Combining Cloud and Mobile Computing for Machine Learning
Ruiqi Xu, Tianchi Zhang
TL;DR
This work investigates edge-cloud collaborative inference through model segmentation to reduce cloud workload while meeting latency SLAs. It introduces a latency-aware scheduler that considers device capability, network quality, and job requirements, and validates the approach on RegNet and Stable Diffusion. Results show stable diffusion can benefit from offloading with intelligent batching and preloading, while RegNet may not due to data transfer costs; the scheduler achieves up to substantial reductions in cloud GPU usage.
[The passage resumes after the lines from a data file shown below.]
This is an optimization exercise on Yosys and OpenROAD, whose aim is small area, not a production implementation.
In this exercise RTL edits were held to simulation tests only and were not proved equivalent to the original.
Power is estimated from default activity; no workload was simulated.

==> flow/design.v (excerpt) <==
module top (
    input  logic              		clk,
    input  logic              		rst_n,
    input  logic              		valid_in_dac,    
    input  logic signed [15 : 0]    audio_in,        
    input  logic              		valid_in_adc,    
    input  logic              		sdm_in,          
    output logic              		valid_out_dac,
    output logic              		sdm_out,
    output logic              		valid_out_adc,
    output logic signed [15 : 0]    audio_out
);
  logic valid_out_dac_int;
  logic sdm_out_int;
  logic valid_out_adc_int;
  logic signed [15 : 0] audio_out_int;
  sdm_dac_1st dac_1st_order (
      .clk       (clk),
      .rst_n     (rst_n),
      .valid_in  (valid_in_dac),
      .din       (audio_in),
      .valid_out (valid_out_dac_int),
      .dout      (sdm_out_int)
  );
  assign valid_out_dac = valid_out_dac_int;
  assign sdm_out       = sdm_out_int;
  assign valid_out_adc = valid_out_adc_int;
  assign audio_out     = audio_out_int;
  sdm_adc_art adc_art (
      .clk       (clk),
      .rst_n     (rst_n),
      .valid_in  (valid_in_adc),
      .din       (sdm_in),
      .valid_out (valid_out_adc_int),
      .dout      (audio_out_int)
  );
endmodule
==> flow/config.mk <==
export PLATFORM = sky130hd
export DESIGN_NAME = top
export DESIGN_NICKNAME = top
export VERILOG_FILES = /design/flow/design.v
export SDC_FILE = /design/flow/constraint.sdc
export NUM_CORES = 4
export LEC_CHECK = 0
export CAP_MARGIN = 20
export CORE_MARGIN = 2
export CORE_UTILIZATION = 40
export CTS_BUF_LIST = sky130_fd_sc_hd__clkbuf_8
export SLEW_MARGIN = 20
==> flow/constraint.sdc <==
create_clock -name core_clock -period 20.0 [get_ports {clk}]
set_input_delay 4.0000 -clock core_clock [delete_from_list [all_inputs] [get_ports {clk}]]
set_output_delay 4.0000 -clock core_clock [all_outputs]
set_load 0.01 [all_outputs]
standard.sh (not shown) runs the stock make flow with config.mk's settings and CLKGATE_MAP_FILE= SYNTH_SCRIPT=/design/flow/synth_recipe.tcl, a recipe that flattens the netlist after the stock synthesis.
==> flow/flow/run.sh <==
#!/bin/bash
# The standard layout with two changes: the port buffers are the smallest
# buffer cell, and clock tree synthesis adds no dummy loads. Each tool's full
# output stays in ORFS's own logs; make's output goes to standard.log here.
set -euo pipefail
export BUFFER_PORTS_ARGS="-buffer_cell sky130_fd_sc_hd__buf_1"
export CTS_ARGS="-sink_clustering_enable -repair_clock_nets -buf_list \"sky130_fd_sc_hd__clkbuf_4 sky130_fd_sc_hd__clkbuf_8\" -dont_use_dummy_load"
bash standard.sh > standard.log 2>&1
Rerun with:
==> flow/flow/run.sh (replaced) <==
#!/bin/bash
# The standard layout with these changes: the port buffers are the
# smallest buffer cell, clock tree synthesis adds no dummy loads, and after
# floorplanning OpenROAD's restructure re-maps the combinational logic for
# area (flow/restructure.tcl). Logs here: standard.log (make), filter_lib.log,
# restructure_abc.log; ORFS's own logs are under orfs/logs.
set -euo pipefail
export RUN_DIR="$PWD"
export BUFFER_PORTS_ARGS="-buffer_cell sky130_fd_sc_hd__buf_1"
export POST_FLOORPLAN_TCL="$PWD/flow/restructure.tcl"
export CTS_ARGS="-sink_clustering_enable -repair_clock_nets -buf_list sky130_fd_sc_hd__clkbuf_8 -dont_use_dummy_load"
bash standard.sh > standard.log 2>&1
==> flow/flow/filter_lib.py (new file) <==
"""Write a copy of the platform's liberty without the cells the platform marks
don't-use, for the logic restructuring step (which reads a liberty file itself)."""
import sys, re
src, dst = sys.argv[1], sys.argv[2]
dont = set(sys.argv[3].split())
text = open(src).read()
out, i, dropped = [], 0, 0


pos = 0
pat = re.compile(r'\n(\s*)cell\s*\(\s*"?(\w+)"?\s*\)\s*\{')
while True:
    m = pat.search(text, pos)
    if not m:
        out.append(text[pos:])
        break
    # find the end of this cell group by brace counting
    depth, j = 1, m.end()
    while depth:
        c = text[j]
        if c == '{':
            depth += 1
        elif c == '}':
            depth -= 1
        j += 1
    if m.group(2) in dont:
        out.append(text[pos:m.start()])
        dropped += 1
    else:
        out.append(text[pos:j])
    pos = j
open(dst, 'w').write(''.join(out))
print(f"dropped {dropped} cells")
==> flow/flow/restructure.tcl (new file) <==
# Area recovery on the combinational logic between registers (registers and
# ports untouched), mapped onto the platform's cells minus its don't-use list.
set rmp_dir $::env(RESULTS_DIR)/rmp
file mkdir $rmp_dir
set rmp_lib $rmp_dir/rmp.lib
exec python3 [file join [file dirname [info script]] filter_lib.py] \
  [lindex $::env(LIB_FILES) 0] $rmp_lib $::env(DONT_USE_CELLS) \
  > $::env(RUN_DIR)/filter_lib.log 2>@1
restructure -target area -liberty_file $rmp_lib \
  -tielo_port sky130_fd_sc_hd__conb_1/LO -tiehi_port sky130_fd_sc_hd__conb_1/HI \
  -work_dir $rmp_dir -abc_logfile $::env(RUN_DIR)/restructure_abc.log
--- a/flow/config.mk
+++ b/flow/config.mk
@@ -7,0 +8 @@
+export ABC_AREA = 1
Result: The new run completed with no timing, DRC or antenna violations. Sequential share of layout area came out higher by 2.5 points. Design area came out lower by 5.6%. Die area came out higher by 2.5%.

---

## wip/garnet
top, a different RTL version from the one above (not shown whole).
Size in the first run: ~930 cells after synthesis, about 40 I/O pins, ~8200 um2 of cells after synthesis.
Settings: LEC_CHECK=0, ABC_AREA=1, CAP_MARGIN=20, CORE_MARGIN=2, CORE_UTILIZATION=60, CTS_BUF_LIST=sky130_fd_sc_hd__clkbuf_8, SLEW_MARGIN=20; clock period 20.0 ns.
==> flow/flow/run.sh <==
#!/bin/bash
# The standard layout with these changes: the port buffers are the
# smallest buffer cell, clock tree synthesis adds no dummy loads, and after
# floorplanning OpenROAD's restructure re-maps the combinational logic for
# area (flow/restructure.tcl). Logs here: standard.log (make's output) and
# filter_lib.log; OpenROAD's output, restructure's included, is in ORFS's own
# logs under orfs/logs.
set -euo pipefail
export RUN_DIR="$PWD"
export BUFFER_PORTS_ARGS="-buffer_cell sky130_fd_sc_hd__buf_1"
export POST_FLOORPLAN_TCL="$PWD/flow/restructure.tcl"
export CTS_ARGS="-sink_clustering_enable -repair_clock_nets -buf_list sky130_fd_sc_hd__clkbuf_8 -dont_use_dummy_load"
bash standard.sh > standard.log 2>&1
==> flow/flow/filter_lib.py <==
"""Write a copy of the platform's liberty without the cells the platform marks
don't-use, for the logic restructuring step (which reads a liberty file itself)."""
import sys, re
src, dst = sys.argv[1], sys.argv[2]
dont = set(sys.argv[3].split())
text = open(src).read()
out, dropped = [], 0
pos = 0
pat = re.compile(r'\n(\s*)cell\s*\(\s*"?(\w+)"?\s*\)\s*\{')
while True:
    m = pat.search(text, pos)
    if not m:
        out.append(text[pos:])
        break
    # find the end of this cell group by brace counting
    depth, j = 1, m.end()
    while depth:
        c = text[j]
        if c == '{':
            depth += 1
        elif c == '}':
            depth -= 1
        j += 1
    if m.group(2) in dont:
        out.append(text[pos:m.start()])
        dropped += 1
    else:
        out.append(text[pos:j])
    pos = j
open(dst, 'w').write(''.join(out))
print(f"dropped {dropped} cells")
==> flow/flow/restructure.tcl <==
# Area recovery on the combinational logic between registers (registers and
# ports untouched), mapped onto the platform's cells minus its don't-use list.
set rmp_dir $::env(RESULTS_DIR)/rmp
file mkdir $rmp_dir
set rmp_lib $rmp_dir/rmp.lib
exec python3 [file join [file dirname [info script]] filter_lib.py] \
  [lindex $::env(LIB_FILES) 0] $rmp_lib $::env(DONT_USE_CELLS) \
  > $::env(RUN_DIR)/filter_lib.log 2>@1
restructure -target area -liberty_file $rmp_lib \
  -tielo_port sky130_fd_sc_hd__conb_1/LO -tiehi_port sky130_fd_sc_hd__conb_1/HI \
  -work_dir $rmp_dir -abc_logfile $::env(RUN_DIR)/restructure_abc.log
--- input diff wip/garnet..wip/onyx ---
- CORE_UTILIZATION changed from 60 to 40
==> run summary <==
Compared with wip/garnet, in wip/onyx aggregate global-route resource usage has decreased, share of the final layout cell area in sequential cells has decreased, power of the clock network has remained practically unchanged, highest ir drop seen on vdd has decreased, multi-input logic portion of the cell area has decreased.
Met1 capacity usage during global routing (wip/onyx over wip/garnet): decrease, 8.9 points
Compared with wip/garnet, number of DRC markers in iteration 0 in wip/onyx increased by a little under 10%.
## Diff of input files: wip/yarrow against wip/onyx
diff --git a/flow/flow/filter_lib.py b/flow/flow/filter_lib.py
--- a/flow/flow/filter_lib.py
+++ b/flow/flow/filter_lib.py
@@ -22,5 +22,5 @@
             depth -= 1
         j += 1
-    if m.group(2) in dont:
+    if m.group(2) in dont or re.search(r'_(2|3|4|6|8|12|16)$', m.group(2)):
         out.append(text[pos:m.start()])
         dropped += 1
Findings:
- wip/yarrow is listed as incomplete: the tool reported an error in 2_1_floorplan and the run ended there.
- Comparing wip/yarrow against wip/onyx, there is no change at all in portion of the post-synthesis area used by sequential elements.
- Comparing wip/yarrow against wip/onyx, there is no change at all in synthesized area divided by synthesized cell count.
- wip/yarrow vs. wip/onyx: number of synthesized flops with an enable pin flat, share of flip-flops with an asynchronous set or reset after synthesis flat, area of the mapped netlist flat.
- The effective utilization at floorplan on wip/yarrow is in line with that on wip/onyx.
Here is what was changed in the inputs of wip/umber compared with wip/yarrow.
diff --git a/flow/flow/run.sh b/flow/flow/run.sh
--- a/flow/flow/run.sh
+++ b/flow/flow/run.sh
@@ -3,7 +3,6 @@
 # smallest buffer cell, clock tree synthesis adds no dummy loads, and after
 # floorplanning OpenROAD's restructure re-maps the combinational logic for
-# area (flow/restructure.tcl). Logs here: standard.log (make's output) and
-# filter_lib.log; OpenROAD's output, restructure's included, is in ORFS's own
-# logs under orfs/logs.
+# area (flow/restructure.tcl). Logs here: standard.log (make), filter_lib.log,
+# restructure_abc.log; ORFS's own logs are under orfs/logs.
 set -euo pipefail
 export RUN_DIR="$PWD"
diff --git a/flow/flow/filter_lib.py b/flow/flow/filter_lib.py
--- a/flow/flow/filter_lib.py
+++ b/flow/flow/filter_lib.py
@@ -5,5 +5,7 @@
 dont = set(sys.argv[3].split())
 text = open(src).read()
-out, dropped = [], 0
+out, i, dropped = [], 0, 0
+
+
 pos = 0
 pat = re.compile(r'\n(\s*)cell\s*\(\s*"?(\w+)"?\s*\)\s*\{')
@@ -22,5 +24,5 @@
             depth -= 1
         j += 1
-    if m.group(2) in dont or re.search(r'_(2|3|4|6|8|12|16)$', m.group(2)):
+    if m.group(2) in dont:
         out.append(text[pos:m.start()])
         dropped += 1
## What came out
- Comparing wip/yarrow against wip/umber, there is no change at all in number of synthesized register bits.
- Height of the die across wip/umber and wip/yarrow: no real change.
- Reported for wip/umber and wip/yarrow, number of distinct library cells after synthesis turned out identical to the last digit.
- As far as post-synthesis sequential area ratio goes, wip/umber and wip/yarrow are indistinguishable; the numbers are identical.
- Effective utilization at floorplan came out exactly the same in wip/umber and wip/yarrow.
- wip/umber finished end to end and its layout was clean on timing, DRC and antenna.
For wip/zinc, these inputs were changed with respect to wip/umber:
- an added PLACE_DENSITY of 0.75
diff --git a/flow/flow/run.sh b/flow/flow/run.sh
--- a/flow/flow/run.sh
+++ b/flow/flow/run.sh
@@ -3,6 +3,7 @@
 # smallest buffer cell, clock tree synthesis adds no dummy loads, and after
 # floorplanning OpenROAD's restructure re-maps the combinational logic for
-# area (flow/restructure.tcl). Logs here: standard.log (make), filter_lib.log,
-# restructure_abc.log; ORFS's own logs are under orfs/logs.
+# area (flow/restructure.tcl). Logs here: standard.log (make's output) and
+# filter_lib.log; OpenROAD's output, restructure's included, is in ORFS's own
+# logs under orfs/logs.
 set -euo pipefail
 export RUN_DIR="$PWD"
diff --git a/flow/flow/filter_lib.py b/flow/flow/filter_lib.py
--- a/flow/flow/filter_lib.py
+++ b/flow/flow/filter_lib.py
@@ -5,7 +5,5 @@
 dont = set(sys.argv[3].split())
 text = open(src).read()
-out, i, dropped = [], 0, 0
-
-
+out, dropped = [], 0
 pos = 0
 pat = re.compile(r'\n(\s*)cell\s*\(\s*"?(\w+)"?\s*\)\s*\{')
==> comparison <==
wip/zinc finished all stages; the layout is clean. wip/umber → wip/zinc: cell count shows no meaningful change, switching power comparable, area of the core region flat, routing usage on met2 up 2.1 points, routability congestion estimate from global placement +17%. Diff wip/umber..wip/zinc | tap cell count | unchanged. Measured against each other, wip/umber and wip/zinc differ in met2 routed wirelength, the lower figure coming from wip/umber. wip/umber -> wip/zinc: count of input and output buffers delta 0, exact match.

-- afterwards: timing with drivers on the ports --
The flow's constraints put no driver on any port. The routed layouts listed below were extracted and timed again, unchanged, in two steps.
Step 1: set_driving_cell puts a clkbuf_16 on clk and a buf_2 on each other input, an assumption about the parent block.
Step 2, shift: input delay + t, output delay - t, t = (earliest + latest rising clock arrival at the registers) / 2. This alone moves slack from input paths to output paths.
Three values: ideal ports, drivers, drivers and shift; two values: the first two.
run	t, ns	slack for setup (ns)	hold slack, ns	slew at the worst register clock pin (ns)	worst data-port slew with drivers (ns)
the first run of note 1	0.463	7.065 / 7.065 / 7.065	0.309 / 0.309 / 0.309	0.10 / 0.10	0.03
the second run of note 1	0.476	6.914 / 6.914 / 6.914	0.309 / 0.309 / 0.309	0.10 / 0.10	0.03
wip/garnet	0.463	6.160 / 6.160 / 6.160	0.309 / 0.309 / 0.309	0.10 / 0.10	0.04
wip/onyx	0.467	6.277 / 6.277 / 6.277	0.307 / 0.307 / 0.307	0.09 / 0.09	0.04
wip/umber	0.467	6.277 / 6.277 / 6.277	0.307 / 0.307 / 0.307	0.09 / 0.09	0.04
wip/zinc	0.473	6.319 / 6.319 / 6.319	0.319 / 0.319 / 0.319	0.09 / 0.09	0.04
After both steps setup and hold are still met in every run listed.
The study outlines a practical path toward fog-like computing, highlights memory and security considerations, and proposes future refinements for memory management and adaptive SLA policies.
Abstract
Although the computing power of mobile devices is increasing, machine learning models are also growing in size. This trend creates problems for mobile devices due to limitations like their memory capacity and battery life. While many services, like ChatGPT and Midjourney, run all the inferences in the cloud, we believe a flexible and fine-grained task distribution is more desirable. In this work, we consider model segmentation as a solution to improving the user experience, dividing the computation between mobile devices and the cloud in a way that offloads the compute-heavy portion of the model while minimizing the data transfer required. We show that the division not only reduces the wait time for users but can also be fine-tuned to optimize the workloads of the cloud. To achieve that, we design a scheduler that collects information about network quality, client device capability, and job requirements, making decisions to achieve consistent performance across a range of devices while reducing the work the cloud needs to perform.